Piercing

Piercing (2018)

Piercing first published by Sight & Sound, April 2019

Review: Takashi Miike’s astonishing Audition (1999), adapted from the 1997 novel of Ryu Murakami, helped introduce Western audiences to both J-horror and ‘torture porn’, without ever really sitting easily in either of those categories. Now Piercing, adapted from the homonymous 1994 novel by Murakami, similarly gouges beneath its own surface sheen to mine a strong seam of sadomasochistic psychodrama, cutting right to the heart of the disappointments and deferrals of desire in human relations. 

Young architect Reed (Christopher Abbott) seems to have it all: a perfect wife Mona (Laia Costa) and a perfect infant daughter, in their perfect apartment. Yet when we first see Reed, he is poised with an ice pick over the baby. Realising that, in order not to make a mess of everything he has, he must go elsewhere to get his dark urges out of his system, Reed meticulously plots to lure a prostitute to a hotel room, to murder her bloodily, and then to return to his life and family. Yet Jackie (Mia Wasikowksa), the BDSM call girl who visits his room, comes with problems and needs of her own, as well as a penetrating professional intuition for negotiating what her client really wants and which ingredients will best deliver it. The long night that ensues, with its confusion of deluded fantasy, untidy reality and disorienting hallucination, is a journey deep into Reed’s scarred, yearning psyche. 

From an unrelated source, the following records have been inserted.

From an optimization exercise on the open Yosys and OpenROAD flow, aimed at small area; shortcuts taken in it are not production practice. In this exercise RTL edits were held to simulation tests only and were not proved equivalent to the original. Power is estimated from default activity; no workload was simulated.

## P
Design top_ep4ce6, start of the top module:
module top_ep4ce6 (
                input wire resetn,
                input wire clk50m,
                input wire uart_rx,
                input wire [3:0] sw,
                output wire uart_tx,
                output wire beep_o,
                output wire [4:0] led,
                output wire [7:0] seg7,
                output wire [3:0] seg_cs );
For scale: roughly 320 cells after synthesis, about 99 flip-flops, about 26 I/O pins, ~0.0040 mm² of cells after synthesis.
clock: 20.0 ns
lec_check: 0
cap_margin: 20
core_margin: 2
core_utilization: 40
slew_margin: 20
standard.sh (not shown) runs the stock make flow with config.mk's settings and CLKGATE_MAP_FILE= SYNTH_SCRIPT=/design/flow/synth_recipe.tcl, a recipe that flattens the netlist after the stock synthesis.
==> flow/flow/run.sh <==
#!/bin/bash
# Standard ORFS layout with a leaner clock tree (no dummy balancing loads)
# and the smallest buffer on the ports.
set -e
cp standard.sh standard_sh_copy.txt
export CTS_ARGS="-sink_clustering_enable -repair_clock_nets -dont_use_dummy_load"
export BUFFER_PORTS_ARGS="-buffer_cell sky130_fd_sc_hd__buf_1"
bash standard.sh finish > standard.log 2>&1
--- input diff P..Q ---
- ABC_CLOCK_PERIOD_IN_PS: unset -> 1000000
- Q: all stages complete, timing, DRC and antenna checks passed
- Global-route usage over all layers: P vs Q identical
- Post-route met1 wirelength: Q vs P identical
- Re routed wire length: no difference whatsoever between Q and P.
- Compared Q against P; delay contributed by the slowest stage of the critical path within noise.
- Summary of Q over P: shortest period the worst path allows about even, number of vias in the routed layout about even, met2 usage in global routing about even, count of cells along the worst register-to-register path about even.
Inputs modified between Q and R:
- ABC_CLOCK_PERIOD_IN_PS no longer set, was 1000000
==> flow/flow/run.sh <==
#!/bin/bash
# Layout flow: the standard ORFS flow (standard.sh), with two changes to
# how the gates are made, none to the registers:
#  - synthesis maps the logic with an area-oriented ABC script (flow/area.abc)
#    and without the half-adder extraction (ADDER_MAP_FILE empty);
#  - CTS does not add dummy balancing loads, and the ports get the smallest
#    buffer (buf_1) instead of a delay buffer.
# Each tool's output goes to a log file in this folder.
set -euo pipefail
here=$(pwd)
abc_script="$here/flow/area.abc"

# Synthesis script: synth_recipe.tcl with the ABC call redirected to area.abc.
{
  echo "proc abc {args} {"
  echo "  set i [lsearch -exact \$args -script]"
  echo "  if {\$i >= 0} { set args [lreplace \$args \$i [expr {\$i + 1}]] }"
  echo "  set i [lsearch -exact \$args -D]"
  echo "  if {\$i >= 0} { set args [lreplace \$args \$i [expr {\$i + 1}]] }"
  echo "  yosys abc -script $abc_script -D 20000 {*}\$args"
  echo "}"
  cat synth_recipe.tcl
} > area_synth.tcl

sed -e "s#SYNTH_SCRIPT=[^ ]*synth_recipe.tcl#SYNTH_SCRIPT=$here/area_synth.tcl ADDER_MAP_FILE=#" standard.sh > area_standard.sh
grep -q "area_synth.tcl ADDER_MAP_FILE=" area_standard.sh

export CTS_ARGS="-sink_clustering_enable -repair_clock_nets -dont_use_dummy_load"
export BUFFER_PORTS_ARGS="-buffer_cell sky130_fd_sc_hd__buf_1"
bash area_standard.sh finish > orfs_flow.log 2>&1
==> flow/flow/area.abc (new file) <==
strash
dc2
strash
&get -n
&dch -f
&nf -R 1000
&put
strash
&get -n
&dch -f
&nf -R 1000
&put
Findings:
- R: number of instances in the synthesized netlist 22 below Q
- | utilization | R vs Q | 0.36 points higher |
- Area added between synthesis and finish, R and Q: larger value in R
- Synthesized area: higher on Q
- Sort R and Q by transition time at the pin with the least slew margin, descending, and R comes first.
- Compared with Q, in R normalized max-slew margin shows a reduction of 3.1 points, maximum net fanout on the critical path neither gained nor lost much, routing usage on met2 fell by 0.15 points.
- Changes observed in R relative to Q: count of filler cells inserted in the layout now smaller; cell area fell 10%.
Relative to R, the following input files were edited for S:
==> flow/run.sh (new file) <==
#!/bin/bash
# synth_recipe.tcl (not shown) runs the flow's synth.tcl, then flattens the netlist and writes it again
# the make line also repeats each setting of config.mk as NAME=value (left out here)
make -C /OpenROAD-flow-scripts/flow DESIGN_CONFIG=/design/flow/config.mk WORK_HOME=/design/flow/orfs CLKGATE_MAP_FILE= SYNTH_SCRIPT=/design/flow/synth_recipe.tcl finish
removed: flow/flow/run.sh
removed: flow/flow/area.abc
removed: flow/standard.sh
Notes after the runs:
In the reports for R and S, the larger data arrival time of the worst path belongs to S. From R to S the numbers moved as follows: routed wirelength normalized by instance count rose 0.28 µm, power in sequential cells shows an increase of about 2%, post-route total power has increased. Comparing R and S, sequential area share after synthesis is higher on R. Of R and S, the run reporting the higher clock network power share was S. Re final max-slew violation count: no difference whatsoever between R and S.

==> afterwards: timing with drivers on the ports <==
How much do the figures lean on ideal ports? The routed layouts below were timed once more, with nothing changed but the port constraints. Step 1 assumes that a clkbuf_16 drives the clock port and a buf_2 every other input. Step 2 times the ports against the registers' clock, not the clock port: input delays grow and output delays shrink by t, the midpoint of the rising clock arrivals with the driver on. a / b / c = no drivers / after step 1 / after step 2; a / b = the first two.
run | shift t [ns] | slack for setup (ns) | worst setup path at the end | worst slew at a driven data input, ns
P | 0.377 | 11.602 / 11.581 / 11.581 | input to output | 0.03
Q | 0.377 | 11.602 / 11.581 / 11.581 | input to output | 0.03
R | 0.379 | 11.584 / 11.558 / 11.558 | input to output | 0.03
S | 0.391 | 10.783 / 10.762 / 10.762 | input to output | 0.03
After both steps every run listed still meets setup and hold. For R, which loses most, drivers alone change the setup slack by -0.026 ns; drivers and shift together by -0.026 ns.
From an optimization exercise on the open Yosys and OpenROAD flow, aimed at small area, a short achievable clock period and few clock cycles per item; shortcuts taken in it are not production practice.
Function was not checked in any run shown here: the RTL went through the layout flow alone.
Power figures rest on the tool's default switching activity, not on a simulated workload.

==> design/flow/design.v <==
module APB_Slave#( parameter DWIDTH = 32, AWIDTH = 5)
(   input                                      PCLK,             
    input                                   PRESETn,             
    input                                     PSELx,             
    input                                   PENABLE,             
    input                        [AWIDTH-1:0] PADDR,             
    input                                    PWRITE,             
    input                       [DWIDTH-1:0] PWDATA,             
    output reg                  [DWIDTH-1:0] PRDATA,             
    output                                   PREADY,             
    output                                   PSLVERR             
);
    reg           [DWIDTH-1:0] mem_arr[2**AWIDTH-1:0];
always @(posedge PCLK)
begin
    if(PSELx && PENABLE && PWRITE)
        mem_arr[PADDR] <= PWDATA;
end
always @(posedge PCLK)
begin
    PRDATA <= mem_arr[PADDR];
end
    assign PREADY  = 1'b1;
    assign PSLVERR = 1'b0;
endmodule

As with Nicolas Pesce’s debut The Eyes of My Mother (2016), Piercing boasts a protagonist haunted by traumatic mummy issues, glimpsed in drug-induced flashbacks that also reveal his fixations with rubber and bondage and his absolute terror of dirt. Reed is immediately recognised as a ‘neat freak’ by Jackie, and even his dry-run rehearsals of bloody dismemberment (mimed out to impossibly realistic sound effects, like the tennis match at the end of Antonioni’s 1966 Blow-Up) are dominated by acts of cleaning, while his trippy nightmares see him literally overwhelmed by bathroom sewage. “It’s ok to make a mess,” Jackie says, reassuring Reed that the high-quality silk of her bedsheets is there to be sullied. Piercing, too, is a film whose slick, shimmering surfaces are ruffled and messed by Pesce’s unpredictable narrative deviations, as the misogynistic, highly disciplined Reed gradually cedes control to someone as unhinged as himself. 

The building exteriors are Wes Anderson-like models, revealing Reed’s story to be just one in a whole city of endless rooms and lives, while also suggesting, through their overtly artificial construction, that we are not travelling through real locations, but through the compartmentalised cells of an architect’s unravelling mind. The film’s score, a magpie mix of tracks from various gialli, confirms our suspicion that Piercing is (from its opening zoom into an apartment window) an urban renewal of Psycho (1960) – but in fact, with its observation of the power shifts between a seemingly dominant man and a submissive woman, and with its final line’s focus on the couple’s shared appetites (“Can we eat first?”), Pesce’s film also plays out like a sharp recut of Paul Thomas Anderson’s Phantom Thread (2017).

Synopsis: New York City, maybe the 1970s or 1980s. Terrified he may act upon murderous thoughts about his baby daughter, Reed plots to get these out of his system by killing a prostitute instead. Telling his wife Mona that he is going on a business trip, Reed checks into a hotel, lays out his tools, and rehearses the crime. BDSM call girl Jackie arrives, and asks if she can take a shower. Impatient, Reed goes into the bathroom, only to find Jackie stabbing herself in the leg with scissors. When he tries to stop her, she bites hard into his hand. Reed takes Jackie to the hospital, and waits for her outside, imagining a phone call in which Mona eggs him on to kill Jackie. 

When Jackie, now bandaged, comes out, Reed takes her to her own apartment. He is about to tie her up, when Jackie suggests they eat first. Jackie drugs his food, and beats him with a tin opener, seriously scarring his face. Paralysed on the floor, Reed half-hallucinates half-remembers seeing his mother having sex with a man dressed in bondage gear, and himself stabbing a woman in the belly. Meanwhile Jackie finds Reed’s handwritten murder plans. Reed wakes the next morning, bound and gagged. Jackie is piercing her nipple, “to remember this.”  She is about to stab a not unwilling Reed in the belly with his icepick, when he proposes eating first.